Collected data
`config.mk`:
```
export PLATFORM = sky130hd
export DESIGN_NAME = mouse_pos_ctrl
export DESIGN_NICKNAME = d
export VERILOG_FILES = /design/src/rtl/mouse_pkg.sv /design/src/rtl/mouse_clamp_add.sv /design/src/rtl/mouse_pos_ctrl.sv
export SDC_FILE = /design/constraint.sdc
export NUM_CORES = 1
export LEC_CHECK = 0
export BUFFER_PORTS_ARGS = -buffer_cell sky130_fd_sc_hd__buf_2
export CORE_ASPECT_RATIO = 0.9
export CORE_MARGIN = 10
export CORE_UTILIZATION = 55
export DETAILED_ROUTE_END_ITERATION = 7
export MAX_ROUTING_LAYER = met4
export PLACE_DENSITY = 0.74
export SLEW_MARGIN = 40
export SYNTH_ARGS = -nofsm -noshare
export SYNTH_HDL_FRONTEND = slang
export SYNTH_SLANG_ARGS = --single-unit
export TNS_END_PERCENT = 30
```
`constraint.sdc`:
```
create_clock -name clk -period 4.66 [get_ports clk]
set_clock_uncertainty 0.1 [all_clocks]
set_input_delay 1.398 -clock clk [delete_from_list [all_inputs] [get_ports clk]]
set_output_delay 1.398 -clock clk [all_outputs]
set_load 0.01 [all_outputs]
```
## config.mk

```make
export PLATFORM = sky130hd
export DESIGN_NAME = csa_mw_add_ctrl_flat
export DESIGN_NICKNAME = d
export VERILOG_FILES = /design/src/rtl/csa_mw_add_ctrl_pkg.sv /design/src/rtl/csa_mw_add_ctrl_if.sv /design/src/rtl/csa_8b.sv /design/src/rtl/csa_mw_add_ctrl_rr_arb2.sv /design/src/rtl/csa_mw_add_ctrl.sv /design/src/flat_wrapper.sv
export SDC_FILE = /design/constraint.sdc
export NUM_CORES = 1
export LEC_CHECK = 0
export ABC_AREA = 0
export ABC_CLOCK_PERIOD_IN_PS = 6100
export BUFFER_PORTS_ARGS = -buffer_cell sky130_fd_sc_hd__buf_2
export CAP_MARGIN = 10
export CORE_ASPECT_RATIO = 1.2
export CORE_UTILIZATION = 38
export CTS_CLUSTER_DIAMETER = 80
export DETAILED_ROUTE_END_ITERATION = 7
export PLACE_DENSITY = 0.7
export SYNTH_ARGS = -nofsm -noshare
export SYNTH_HDL_FRONTEND = slang
export SYNTH_HIERARCHICAL = 1
export SYNTH_SLANG_ARGS = --single-unit
```

## constraint.sdc

```tcl
create_clock -name clk -period 6.1 [get_ports clk]
set_clock_uncertainty 0.1 [all_clocks]
set_input_delay 1.83 -clock clk [delete_from_list [all_inputs] [get_ports clk]]
set_output_delay 1.83 -clock clk [all_outputs]
set_load 0.005 [all_outputs]
```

- **Problem details**: Nothing but the lines from the one with "## constraint.sdc" through the final line of the records above should appear, each copied exactly.

- **Result of this exercise**:
## constraint.sdc

```tcl
create_clock -name clk -period 6.1 [get_ports clk]
set_clock_uncertainty 0.1 [all_clocks]
set_input_delay 1.83 -clock clk [delete_from_list [all_inputs] [get_ports clk]]
set_output_delay 1.83 -clock clk [all_outputs]
set_load 0.005 [all_outputs]
```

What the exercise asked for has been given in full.